▶ **Exercise directions**
Look through the entries for the string "metal" and copy every line where it shows up.

▶ **Stored items**
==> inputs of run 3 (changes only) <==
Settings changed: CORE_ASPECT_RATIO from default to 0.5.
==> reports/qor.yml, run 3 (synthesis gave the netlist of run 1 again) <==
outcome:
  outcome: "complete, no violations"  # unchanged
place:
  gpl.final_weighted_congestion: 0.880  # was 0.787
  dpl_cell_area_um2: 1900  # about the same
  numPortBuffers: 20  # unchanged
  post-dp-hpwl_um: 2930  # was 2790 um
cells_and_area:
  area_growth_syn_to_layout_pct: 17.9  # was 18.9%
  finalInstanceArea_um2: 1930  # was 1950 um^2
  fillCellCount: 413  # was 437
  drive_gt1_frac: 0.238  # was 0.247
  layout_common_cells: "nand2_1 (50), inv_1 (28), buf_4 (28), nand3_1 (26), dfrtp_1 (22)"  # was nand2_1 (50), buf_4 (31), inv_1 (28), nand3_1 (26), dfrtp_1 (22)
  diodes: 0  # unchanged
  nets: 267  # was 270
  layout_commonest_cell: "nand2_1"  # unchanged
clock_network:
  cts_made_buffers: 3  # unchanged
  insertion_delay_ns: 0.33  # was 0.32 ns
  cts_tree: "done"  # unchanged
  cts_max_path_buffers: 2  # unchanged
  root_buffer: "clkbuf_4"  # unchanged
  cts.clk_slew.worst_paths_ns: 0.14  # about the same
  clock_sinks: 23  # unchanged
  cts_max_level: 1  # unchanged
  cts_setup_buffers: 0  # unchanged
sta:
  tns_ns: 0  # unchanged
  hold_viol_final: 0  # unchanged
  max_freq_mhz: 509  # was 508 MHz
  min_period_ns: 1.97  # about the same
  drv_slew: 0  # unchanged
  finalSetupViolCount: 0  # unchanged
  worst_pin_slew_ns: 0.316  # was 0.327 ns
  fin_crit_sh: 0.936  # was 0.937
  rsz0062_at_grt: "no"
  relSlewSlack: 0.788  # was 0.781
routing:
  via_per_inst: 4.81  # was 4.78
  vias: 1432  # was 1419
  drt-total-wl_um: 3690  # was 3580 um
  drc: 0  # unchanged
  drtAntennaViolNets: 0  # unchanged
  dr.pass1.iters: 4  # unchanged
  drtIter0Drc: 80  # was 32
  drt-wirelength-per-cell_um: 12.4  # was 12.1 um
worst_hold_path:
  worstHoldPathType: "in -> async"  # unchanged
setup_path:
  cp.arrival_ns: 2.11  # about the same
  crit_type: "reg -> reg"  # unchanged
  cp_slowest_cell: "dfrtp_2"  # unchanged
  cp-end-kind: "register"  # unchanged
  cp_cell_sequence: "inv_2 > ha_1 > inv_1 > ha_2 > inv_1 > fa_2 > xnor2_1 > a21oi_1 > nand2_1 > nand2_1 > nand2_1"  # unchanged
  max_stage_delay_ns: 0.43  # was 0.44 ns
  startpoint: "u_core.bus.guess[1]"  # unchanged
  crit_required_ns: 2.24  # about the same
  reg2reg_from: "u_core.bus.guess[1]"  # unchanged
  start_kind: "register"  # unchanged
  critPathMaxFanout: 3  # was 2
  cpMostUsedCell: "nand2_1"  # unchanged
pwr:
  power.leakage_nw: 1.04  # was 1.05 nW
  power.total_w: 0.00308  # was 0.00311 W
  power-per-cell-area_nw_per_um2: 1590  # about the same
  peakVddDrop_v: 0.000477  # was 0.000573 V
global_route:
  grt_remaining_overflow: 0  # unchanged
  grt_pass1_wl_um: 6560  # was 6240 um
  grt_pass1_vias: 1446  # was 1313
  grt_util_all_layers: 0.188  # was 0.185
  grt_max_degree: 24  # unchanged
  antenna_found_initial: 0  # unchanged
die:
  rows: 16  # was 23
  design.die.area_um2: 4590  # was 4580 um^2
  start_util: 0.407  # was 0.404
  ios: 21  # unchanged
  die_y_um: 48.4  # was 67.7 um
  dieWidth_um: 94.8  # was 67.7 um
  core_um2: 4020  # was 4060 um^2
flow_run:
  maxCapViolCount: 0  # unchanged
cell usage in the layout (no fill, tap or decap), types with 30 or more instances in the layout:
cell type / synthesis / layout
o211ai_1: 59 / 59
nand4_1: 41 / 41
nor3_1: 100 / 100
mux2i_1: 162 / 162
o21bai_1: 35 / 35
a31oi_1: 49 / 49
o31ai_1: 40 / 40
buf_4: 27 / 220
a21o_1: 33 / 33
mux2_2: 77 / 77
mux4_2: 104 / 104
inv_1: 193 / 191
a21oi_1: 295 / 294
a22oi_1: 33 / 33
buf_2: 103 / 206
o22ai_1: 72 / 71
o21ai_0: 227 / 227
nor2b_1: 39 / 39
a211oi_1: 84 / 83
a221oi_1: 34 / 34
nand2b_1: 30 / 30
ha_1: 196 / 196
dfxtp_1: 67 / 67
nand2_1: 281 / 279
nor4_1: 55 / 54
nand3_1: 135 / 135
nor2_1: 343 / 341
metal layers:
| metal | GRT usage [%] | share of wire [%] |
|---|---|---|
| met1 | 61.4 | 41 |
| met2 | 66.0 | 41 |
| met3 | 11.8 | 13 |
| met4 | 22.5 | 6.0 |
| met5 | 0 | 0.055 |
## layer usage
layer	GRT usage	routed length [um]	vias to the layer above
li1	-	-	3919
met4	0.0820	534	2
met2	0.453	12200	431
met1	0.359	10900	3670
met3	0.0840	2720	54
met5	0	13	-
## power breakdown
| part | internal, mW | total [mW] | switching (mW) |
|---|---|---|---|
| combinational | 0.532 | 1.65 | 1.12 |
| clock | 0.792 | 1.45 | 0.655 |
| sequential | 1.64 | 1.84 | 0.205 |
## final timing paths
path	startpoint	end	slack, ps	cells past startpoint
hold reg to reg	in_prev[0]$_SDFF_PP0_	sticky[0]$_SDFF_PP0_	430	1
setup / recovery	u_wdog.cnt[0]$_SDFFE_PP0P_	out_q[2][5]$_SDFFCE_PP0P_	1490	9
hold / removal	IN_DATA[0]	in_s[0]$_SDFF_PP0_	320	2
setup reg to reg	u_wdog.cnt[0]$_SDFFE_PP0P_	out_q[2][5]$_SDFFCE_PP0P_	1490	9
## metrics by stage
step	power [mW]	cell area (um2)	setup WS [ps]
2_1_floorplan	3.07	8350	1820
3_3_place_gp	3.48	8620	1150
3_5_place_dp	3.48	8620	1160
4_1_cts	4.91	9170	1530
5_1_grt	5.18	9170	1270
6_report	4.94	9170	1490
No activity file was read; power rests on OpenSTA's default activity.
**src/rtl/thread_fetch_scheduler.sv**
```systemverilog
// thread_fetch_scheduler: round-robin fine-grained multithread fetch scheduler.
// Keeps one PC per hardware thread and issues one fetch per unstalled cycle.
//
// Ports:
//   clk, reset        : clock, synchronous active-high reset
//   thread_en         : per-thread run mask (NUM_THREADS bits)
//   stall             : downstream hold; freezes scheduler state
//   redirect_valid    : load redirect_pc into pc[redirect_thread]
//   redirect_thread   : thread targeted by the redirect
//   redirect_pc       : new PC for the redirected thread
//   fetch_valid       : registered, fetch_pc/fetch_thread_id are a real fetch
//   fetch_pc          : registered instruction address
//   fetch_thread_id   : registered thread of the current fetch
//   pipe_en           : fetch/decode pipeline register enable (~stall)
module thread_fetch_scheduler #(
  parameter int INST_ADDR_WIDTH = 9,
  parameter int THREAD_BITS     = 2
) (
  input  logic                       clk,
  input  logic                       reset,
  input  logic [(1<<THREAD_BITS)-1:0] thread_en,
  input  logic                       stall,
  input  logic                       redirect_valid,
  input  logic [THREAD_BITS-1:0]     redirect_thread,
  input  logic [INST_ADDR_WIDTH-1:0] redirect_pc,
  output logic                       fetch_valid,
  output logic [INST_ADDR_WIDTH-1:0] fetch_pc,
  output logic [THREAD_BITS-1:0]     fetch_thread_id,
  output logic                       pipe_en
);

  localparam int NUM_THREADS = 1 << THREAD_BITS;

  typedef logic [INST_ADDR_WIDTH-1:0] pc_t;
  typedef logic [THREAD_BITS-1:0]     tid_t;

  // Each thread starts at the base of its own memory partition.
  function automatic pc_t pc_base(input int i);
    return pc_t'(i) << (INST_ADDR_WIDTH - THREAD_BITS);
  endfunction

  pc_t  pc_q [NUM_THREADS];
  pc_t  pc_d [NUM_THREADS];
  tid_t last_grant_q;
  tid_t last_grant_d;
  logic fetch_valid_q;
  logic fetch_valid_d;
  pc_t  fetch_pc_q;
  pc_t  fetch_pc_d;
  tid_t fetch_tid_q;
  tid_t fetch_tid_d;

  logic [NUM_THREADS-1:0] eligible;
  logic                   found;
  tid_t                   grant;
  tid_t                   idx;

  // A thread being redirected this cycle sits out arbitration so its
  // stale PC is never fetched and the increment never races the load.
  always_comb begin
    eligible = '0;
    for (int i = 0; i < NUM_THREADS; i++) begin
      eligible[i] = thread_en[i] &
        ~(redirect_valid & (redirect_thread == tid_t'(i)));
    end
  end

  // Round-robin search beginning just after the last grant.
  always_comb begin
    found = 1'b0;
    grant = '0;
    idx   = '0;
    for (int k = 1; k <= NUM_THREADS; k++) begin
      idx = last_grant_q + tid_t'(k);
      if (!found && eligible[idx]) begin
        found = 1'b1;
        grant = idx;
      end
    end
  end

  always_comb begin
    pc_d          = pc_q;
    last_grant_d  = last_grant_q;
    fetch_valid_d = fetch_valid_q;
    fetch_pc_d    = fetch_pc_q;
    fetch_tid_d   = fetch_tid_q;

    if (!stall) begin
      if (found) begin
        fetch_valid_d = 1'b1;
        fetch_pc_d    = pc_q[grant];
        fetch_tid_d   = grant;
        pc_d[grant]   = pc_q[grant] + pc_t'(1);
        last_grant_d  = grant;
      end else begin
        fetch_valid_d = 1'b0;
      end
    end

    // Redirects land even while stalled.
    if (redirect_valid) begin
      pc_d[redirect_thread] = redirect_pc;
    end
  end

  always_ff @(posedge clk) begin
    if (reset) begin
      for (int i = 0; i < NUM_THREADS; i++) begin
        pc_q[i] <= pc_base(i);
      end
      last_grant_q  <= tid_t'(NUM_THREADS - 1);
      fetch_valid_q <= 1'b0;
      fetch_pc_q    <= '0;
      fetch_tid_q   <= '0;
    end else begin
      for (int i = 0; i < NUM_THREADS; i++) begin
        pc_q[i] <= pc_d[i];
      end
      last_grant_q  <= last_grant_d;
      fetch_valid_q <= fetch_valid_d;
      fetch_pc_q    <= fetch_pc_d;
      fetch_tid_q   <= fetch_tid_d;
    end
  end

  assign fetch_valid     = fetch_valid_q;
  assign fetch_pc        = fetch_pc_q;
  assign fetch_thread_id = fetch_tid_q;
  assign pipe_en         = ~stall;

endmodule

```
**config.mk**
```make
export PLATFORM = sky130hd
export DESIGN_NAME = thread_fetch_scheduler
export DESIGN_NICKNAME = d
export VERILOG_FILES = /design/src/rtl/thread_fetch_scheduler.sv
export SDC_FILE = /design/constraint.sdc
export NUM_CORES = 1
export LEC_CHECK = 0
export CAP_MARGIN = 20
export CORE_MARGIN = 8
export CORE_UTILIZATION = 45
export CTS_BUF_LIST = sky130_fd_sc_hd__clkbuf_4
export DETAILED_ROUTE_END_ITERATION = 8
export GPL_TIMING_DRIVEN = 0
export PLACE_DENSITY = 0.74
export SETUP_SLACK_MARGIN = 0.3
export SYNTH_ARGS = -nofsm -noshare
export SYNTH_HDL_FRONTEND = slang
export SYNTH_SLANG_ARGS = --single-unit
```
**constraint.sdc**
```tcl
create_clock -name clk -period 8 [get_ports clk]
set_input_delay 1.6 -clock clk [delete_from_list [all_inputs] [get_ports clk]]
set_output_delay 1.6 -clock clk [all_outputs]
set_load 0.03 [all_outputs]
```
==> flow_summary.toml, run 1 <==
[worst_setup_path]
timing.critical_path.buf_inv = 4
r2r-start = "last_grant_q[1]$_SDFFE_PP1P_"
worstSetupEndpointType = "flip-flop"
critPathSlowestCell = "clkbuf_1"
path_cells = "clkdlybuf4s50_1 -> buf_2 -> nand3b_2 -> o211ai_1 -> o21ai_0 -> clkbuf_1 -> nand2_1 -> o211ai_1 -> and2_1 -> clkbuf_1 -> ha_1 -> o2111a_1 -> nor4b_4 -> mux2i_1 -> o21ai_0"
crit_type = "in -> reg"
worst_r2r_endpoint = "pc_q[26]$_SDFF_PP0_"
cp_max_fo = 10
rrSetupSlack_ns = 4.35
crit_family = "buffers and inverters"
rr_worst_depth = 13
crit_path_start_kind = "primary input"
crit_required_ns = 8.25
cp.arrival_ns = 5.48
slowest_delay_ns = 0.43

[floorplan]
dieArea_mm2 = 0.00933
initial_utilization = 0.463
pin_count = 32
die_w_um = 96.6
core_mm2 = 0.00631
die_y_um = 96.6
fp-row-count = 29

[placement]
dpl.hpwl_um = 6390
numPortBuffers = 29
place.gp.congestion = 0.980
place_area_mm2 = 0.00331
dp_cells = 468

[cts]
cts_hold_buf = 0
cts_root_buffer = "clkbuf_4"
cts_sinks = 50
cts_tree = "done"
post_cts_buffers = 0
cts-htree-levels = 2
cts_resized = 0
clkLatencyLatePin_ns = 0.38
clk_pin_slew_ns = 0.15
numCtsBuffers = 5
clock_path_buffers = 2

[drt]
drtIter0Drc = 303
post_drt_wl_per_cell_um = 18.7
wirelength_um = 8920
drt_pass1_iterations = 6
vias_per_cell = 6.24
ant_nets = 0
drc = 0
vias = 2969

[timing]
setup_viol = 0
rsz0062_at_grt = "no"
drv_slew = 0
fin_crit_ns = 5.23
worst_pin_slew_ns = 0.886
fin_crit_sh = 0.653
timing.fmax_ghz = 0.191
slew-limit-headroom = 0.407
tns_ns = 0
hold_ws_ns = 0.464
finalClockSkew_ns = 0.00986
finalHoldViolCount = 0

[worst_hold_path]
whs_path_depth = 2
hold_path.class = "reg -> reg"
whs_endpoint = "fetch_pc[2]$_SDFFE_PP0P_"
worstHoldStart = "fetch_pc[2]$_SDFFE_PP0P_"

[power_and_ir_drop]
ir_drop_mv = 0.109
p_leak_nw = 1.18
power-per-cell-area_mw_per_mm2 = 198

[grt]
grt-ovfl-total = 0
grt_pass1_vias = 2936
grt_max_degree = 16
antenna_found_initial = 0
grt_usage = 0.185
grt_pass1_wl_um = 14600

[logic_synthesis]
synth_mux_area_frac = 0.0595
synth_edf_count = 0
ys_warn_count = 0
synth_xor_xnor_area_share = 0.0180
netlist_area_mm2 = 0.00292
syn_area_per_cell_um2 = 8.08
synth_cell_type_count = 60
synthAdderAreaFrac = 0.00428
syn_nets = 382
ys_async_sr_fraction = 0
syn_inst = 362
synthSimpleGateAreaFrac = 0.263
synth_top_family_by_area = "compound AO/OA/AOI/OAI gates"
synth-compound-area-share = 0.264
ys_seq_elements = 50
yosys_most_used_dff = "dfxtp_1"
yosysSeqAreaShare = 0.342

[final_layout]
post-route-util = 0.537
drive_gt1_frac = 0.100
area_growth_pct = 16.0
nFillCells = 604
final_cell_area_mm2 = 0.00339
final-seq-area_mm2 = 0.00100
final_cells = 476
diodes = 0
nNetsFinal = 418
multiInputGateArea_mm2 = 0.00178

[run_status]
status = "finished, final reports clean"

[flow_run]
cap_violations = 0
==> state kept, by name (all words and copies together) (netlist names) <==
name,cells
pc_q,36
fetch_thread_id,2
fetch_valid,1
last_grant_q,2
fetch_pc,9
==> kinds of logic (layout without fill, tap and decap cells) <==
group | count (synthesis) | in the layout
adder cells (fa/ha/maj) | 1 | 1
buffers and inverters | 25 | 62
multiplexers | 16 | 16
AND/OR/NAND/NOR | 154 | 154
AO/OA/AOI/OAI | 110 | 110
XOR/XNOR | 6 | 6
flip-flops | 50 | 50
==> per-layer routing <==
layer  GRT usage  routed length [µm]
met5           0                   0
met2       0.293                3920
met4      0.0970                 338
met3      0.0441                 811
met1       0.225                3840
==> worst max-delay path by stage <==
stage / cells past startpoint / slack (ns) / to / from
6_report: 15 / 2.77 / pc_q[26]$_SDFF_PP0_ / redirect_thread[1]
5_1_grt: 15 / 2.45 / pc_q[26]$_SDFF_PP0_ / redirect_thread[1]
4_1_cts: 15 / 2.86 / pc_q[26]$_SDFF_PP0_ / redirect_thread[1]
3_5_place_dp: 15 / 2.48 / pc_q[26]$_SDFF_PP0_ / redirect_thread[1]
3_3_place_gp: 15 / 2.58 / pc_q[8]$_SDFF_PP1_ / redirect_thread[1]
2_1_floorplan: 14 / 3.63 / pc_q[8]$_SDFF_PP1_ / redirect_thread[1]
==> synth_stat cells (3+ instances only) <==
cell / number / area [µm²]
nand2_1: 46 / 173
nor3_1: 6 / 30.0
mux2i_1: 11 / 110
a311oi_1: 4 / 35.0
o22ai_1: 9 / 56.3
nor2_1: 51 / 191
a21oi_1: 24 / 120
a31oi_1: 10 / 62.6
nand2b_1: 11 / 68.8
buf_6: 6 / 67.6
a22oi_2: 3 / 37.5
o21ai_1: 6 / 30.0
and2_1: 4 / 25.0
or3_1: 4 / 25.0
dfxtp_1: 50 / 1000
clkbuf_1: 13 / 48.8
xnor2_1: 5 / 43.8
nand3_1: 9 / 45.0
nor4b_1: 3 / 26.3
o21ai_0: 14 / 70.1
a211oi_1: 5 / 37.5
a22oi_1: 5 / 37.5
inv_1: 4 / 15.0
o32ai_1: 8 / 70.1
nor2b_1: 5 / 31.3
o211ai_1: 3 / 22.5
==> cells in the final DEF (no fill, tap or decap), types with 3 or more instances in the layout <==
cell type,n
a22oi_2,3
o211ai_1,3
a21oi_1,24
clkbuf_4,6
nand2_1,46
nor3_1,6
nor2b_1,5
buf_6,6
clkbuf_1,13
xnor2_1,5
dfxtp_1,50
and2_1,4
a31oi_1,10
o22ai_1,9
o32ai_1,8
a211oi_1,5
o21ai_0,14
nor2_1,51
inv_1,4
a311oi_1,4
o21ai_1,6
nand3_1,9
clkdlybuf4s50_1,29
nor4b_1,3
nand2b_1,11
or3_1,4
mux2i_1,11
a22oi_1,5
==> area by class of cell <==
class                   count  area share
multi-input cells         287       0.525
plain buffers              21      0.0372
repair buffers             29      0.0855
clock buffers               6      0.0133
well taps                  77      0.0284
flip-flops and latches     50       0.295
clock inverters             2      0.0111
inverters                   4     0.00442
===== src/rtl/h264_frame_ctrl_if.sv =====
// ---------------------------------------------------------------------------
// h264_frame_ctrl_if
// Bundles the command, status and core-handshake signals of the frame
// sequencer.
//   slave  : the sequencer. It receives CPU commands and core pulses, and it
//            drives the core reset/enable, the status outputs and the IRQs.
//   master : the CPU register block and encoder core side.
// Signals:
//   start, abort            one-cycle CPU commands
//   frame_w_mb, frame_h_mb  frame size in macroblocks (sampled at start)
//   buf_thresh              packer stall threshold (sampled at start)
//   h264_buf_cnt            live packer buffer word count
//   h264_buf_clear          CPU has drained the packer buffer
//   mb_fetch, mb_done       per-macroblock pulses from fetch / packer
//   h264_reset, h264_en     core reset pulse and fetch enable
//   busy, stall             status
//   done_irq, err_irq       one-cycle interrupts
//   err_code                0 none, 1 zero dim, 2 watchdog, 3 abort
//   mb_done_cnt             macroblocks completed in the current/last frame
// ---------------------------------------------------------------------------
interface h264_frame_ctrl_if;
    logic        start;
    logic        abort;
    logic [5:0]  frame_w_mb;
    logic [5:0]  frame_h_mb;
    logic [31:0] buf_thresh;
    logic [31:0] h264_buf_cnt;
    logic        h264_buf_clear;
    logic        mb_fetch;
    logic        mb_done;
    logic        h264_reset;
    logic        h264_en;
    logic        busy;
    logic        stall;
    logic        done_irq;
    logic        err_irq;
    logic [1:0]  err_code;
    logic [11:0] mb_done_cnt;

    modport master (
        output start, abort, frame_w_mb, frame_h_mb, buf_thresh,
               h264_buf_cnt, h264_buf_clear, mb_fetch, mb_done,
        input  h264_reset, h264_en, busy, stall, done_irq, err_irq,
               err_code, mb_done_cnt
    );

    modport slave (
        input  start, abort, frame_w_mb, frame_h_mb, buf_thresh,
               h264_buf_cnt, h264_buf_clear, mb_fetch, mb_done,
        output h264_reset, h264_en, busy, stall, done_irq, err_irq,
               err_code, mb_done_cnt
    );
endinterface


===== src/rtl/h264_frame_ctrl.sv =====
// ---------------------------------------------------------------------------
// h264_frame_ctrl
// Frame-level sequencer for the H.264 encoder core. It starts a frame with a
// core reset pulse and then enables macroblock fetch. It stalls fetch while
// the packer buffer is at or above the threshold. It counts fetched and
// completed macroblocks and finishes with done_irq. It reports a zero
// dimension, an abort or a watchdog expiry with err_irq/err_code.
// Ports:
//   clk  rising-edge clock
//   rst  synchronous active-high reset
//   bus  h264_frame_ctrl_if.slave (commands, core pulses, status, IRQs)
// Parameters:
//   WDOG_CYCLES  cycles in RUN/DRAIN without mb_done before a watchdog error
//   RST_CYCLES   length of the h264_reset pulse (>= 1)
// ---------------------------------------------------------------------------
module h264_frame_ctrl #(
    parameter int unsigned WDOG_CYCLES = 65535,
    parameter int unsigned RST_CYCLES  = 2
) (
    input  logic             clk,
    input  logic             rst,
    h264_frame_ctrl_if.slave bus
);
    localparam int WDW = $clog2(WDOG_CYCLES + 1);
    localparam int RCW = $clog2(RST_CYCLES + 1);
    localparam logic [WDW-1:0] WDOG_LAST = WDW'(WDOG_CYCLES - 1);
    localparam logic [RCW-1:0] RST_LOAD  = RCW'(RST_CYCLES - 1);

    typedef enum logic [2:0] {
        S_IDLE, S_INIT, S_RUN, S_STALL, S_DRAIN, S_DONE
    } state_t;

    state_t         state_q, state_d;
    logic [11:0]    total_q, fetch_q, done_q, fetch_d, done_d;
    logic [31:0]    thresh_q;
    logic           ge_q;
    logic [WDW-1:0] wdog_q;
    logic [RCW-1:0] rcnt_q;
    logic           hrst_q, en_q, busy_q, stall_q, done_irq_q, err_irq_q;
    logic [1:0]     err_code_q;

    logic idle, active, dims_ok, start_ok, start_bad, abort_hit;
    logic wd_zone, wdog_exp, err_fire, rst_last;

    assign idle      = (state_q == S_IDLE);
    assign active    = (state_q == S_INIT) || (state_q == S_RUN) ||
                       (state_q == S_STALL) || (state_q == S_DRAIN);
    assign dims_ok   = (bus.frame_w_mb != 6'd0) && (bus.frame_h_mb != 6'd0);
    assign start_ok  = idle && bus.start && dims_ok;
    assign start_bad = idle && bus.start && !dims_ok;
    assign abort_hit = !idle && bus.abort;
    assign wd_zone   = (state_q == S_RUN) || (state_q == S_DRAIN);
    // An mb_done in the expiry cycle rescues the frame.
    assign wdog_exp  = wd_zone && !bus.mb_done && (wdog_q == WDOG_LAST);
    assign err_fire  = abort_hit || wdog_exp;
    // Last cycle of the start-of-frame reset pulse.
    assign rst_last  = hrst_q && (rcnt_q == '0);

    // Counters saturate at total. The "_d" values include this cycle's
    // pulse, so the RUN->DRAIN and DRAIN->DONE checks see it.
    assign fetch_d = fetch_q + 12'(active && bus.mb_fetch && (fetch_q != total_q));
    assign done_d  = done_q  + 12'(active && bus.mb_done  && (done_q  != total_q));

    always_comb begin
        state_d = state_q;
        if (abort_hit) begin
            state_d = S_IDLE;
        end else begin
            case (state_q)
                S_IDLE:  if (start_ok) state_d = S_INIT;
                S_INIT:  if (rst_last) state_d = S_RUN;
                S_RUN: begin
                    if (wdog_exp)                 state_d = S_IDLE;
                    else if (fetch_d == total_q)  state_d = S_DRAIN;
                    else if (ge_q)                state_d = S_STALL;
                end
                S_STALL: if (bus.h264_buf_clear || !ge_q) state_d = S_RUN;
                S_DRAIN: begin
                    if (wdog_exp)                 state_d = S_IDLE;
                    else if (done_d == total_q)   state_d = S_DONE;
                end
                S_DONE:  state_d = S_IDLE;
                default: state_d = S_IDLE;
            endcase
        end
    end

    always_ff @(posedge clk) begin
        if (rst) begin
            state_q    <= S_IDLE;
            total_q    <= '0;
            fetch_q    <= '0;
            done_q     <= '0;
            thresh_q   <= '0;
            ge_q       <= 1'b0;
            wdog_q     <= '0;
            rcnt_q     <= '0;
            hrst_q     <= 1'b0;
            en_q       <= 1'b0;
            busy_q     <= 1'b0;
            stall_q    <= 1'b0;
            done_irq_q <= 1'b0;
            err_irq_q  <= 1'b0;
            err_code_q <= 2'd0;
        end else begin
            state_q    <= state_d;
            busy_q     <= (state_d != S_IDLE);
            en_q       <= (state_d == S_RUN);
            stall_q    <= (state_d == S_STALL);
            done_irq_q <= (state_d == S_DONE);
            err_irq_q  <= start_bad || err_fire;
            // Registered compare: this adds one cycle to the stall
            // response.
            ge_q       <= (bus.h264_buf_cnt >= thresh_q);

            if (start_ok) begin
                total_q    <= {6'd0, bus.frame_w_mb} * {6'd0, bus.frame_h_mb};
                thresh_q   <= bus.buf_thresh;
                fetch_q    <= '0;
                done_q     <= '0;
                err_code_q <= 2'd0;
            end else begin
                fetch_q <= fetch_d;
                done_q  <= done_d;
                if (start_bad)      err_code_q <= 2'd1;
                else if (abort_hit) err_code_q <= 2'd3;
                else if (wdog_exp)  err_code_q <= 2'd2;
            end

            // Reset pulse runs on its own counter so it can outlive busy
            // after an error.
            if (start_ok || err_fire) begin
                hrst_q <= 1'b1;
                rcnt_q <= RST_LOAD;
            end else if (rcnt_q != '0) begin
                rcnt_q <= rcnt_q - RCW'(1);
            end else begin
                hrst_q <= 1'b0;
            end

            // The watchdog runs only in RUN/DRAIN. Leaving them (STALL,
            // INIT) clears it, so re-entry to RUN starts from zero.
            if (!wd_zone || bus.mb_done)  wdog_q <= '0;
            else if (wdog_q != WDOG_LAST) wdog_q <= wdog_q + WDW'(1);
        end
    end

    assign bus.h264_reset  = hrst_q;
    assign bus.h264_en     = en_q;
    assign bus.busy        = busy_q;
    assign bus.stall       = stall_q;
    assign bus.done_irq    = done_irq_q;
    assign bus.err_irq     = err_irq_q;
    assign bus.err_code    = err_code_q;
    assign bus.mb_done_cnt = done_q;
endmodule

▶ **Expected answer**
metal layers:
| metal | GRT usage [%] | share of wire [%] |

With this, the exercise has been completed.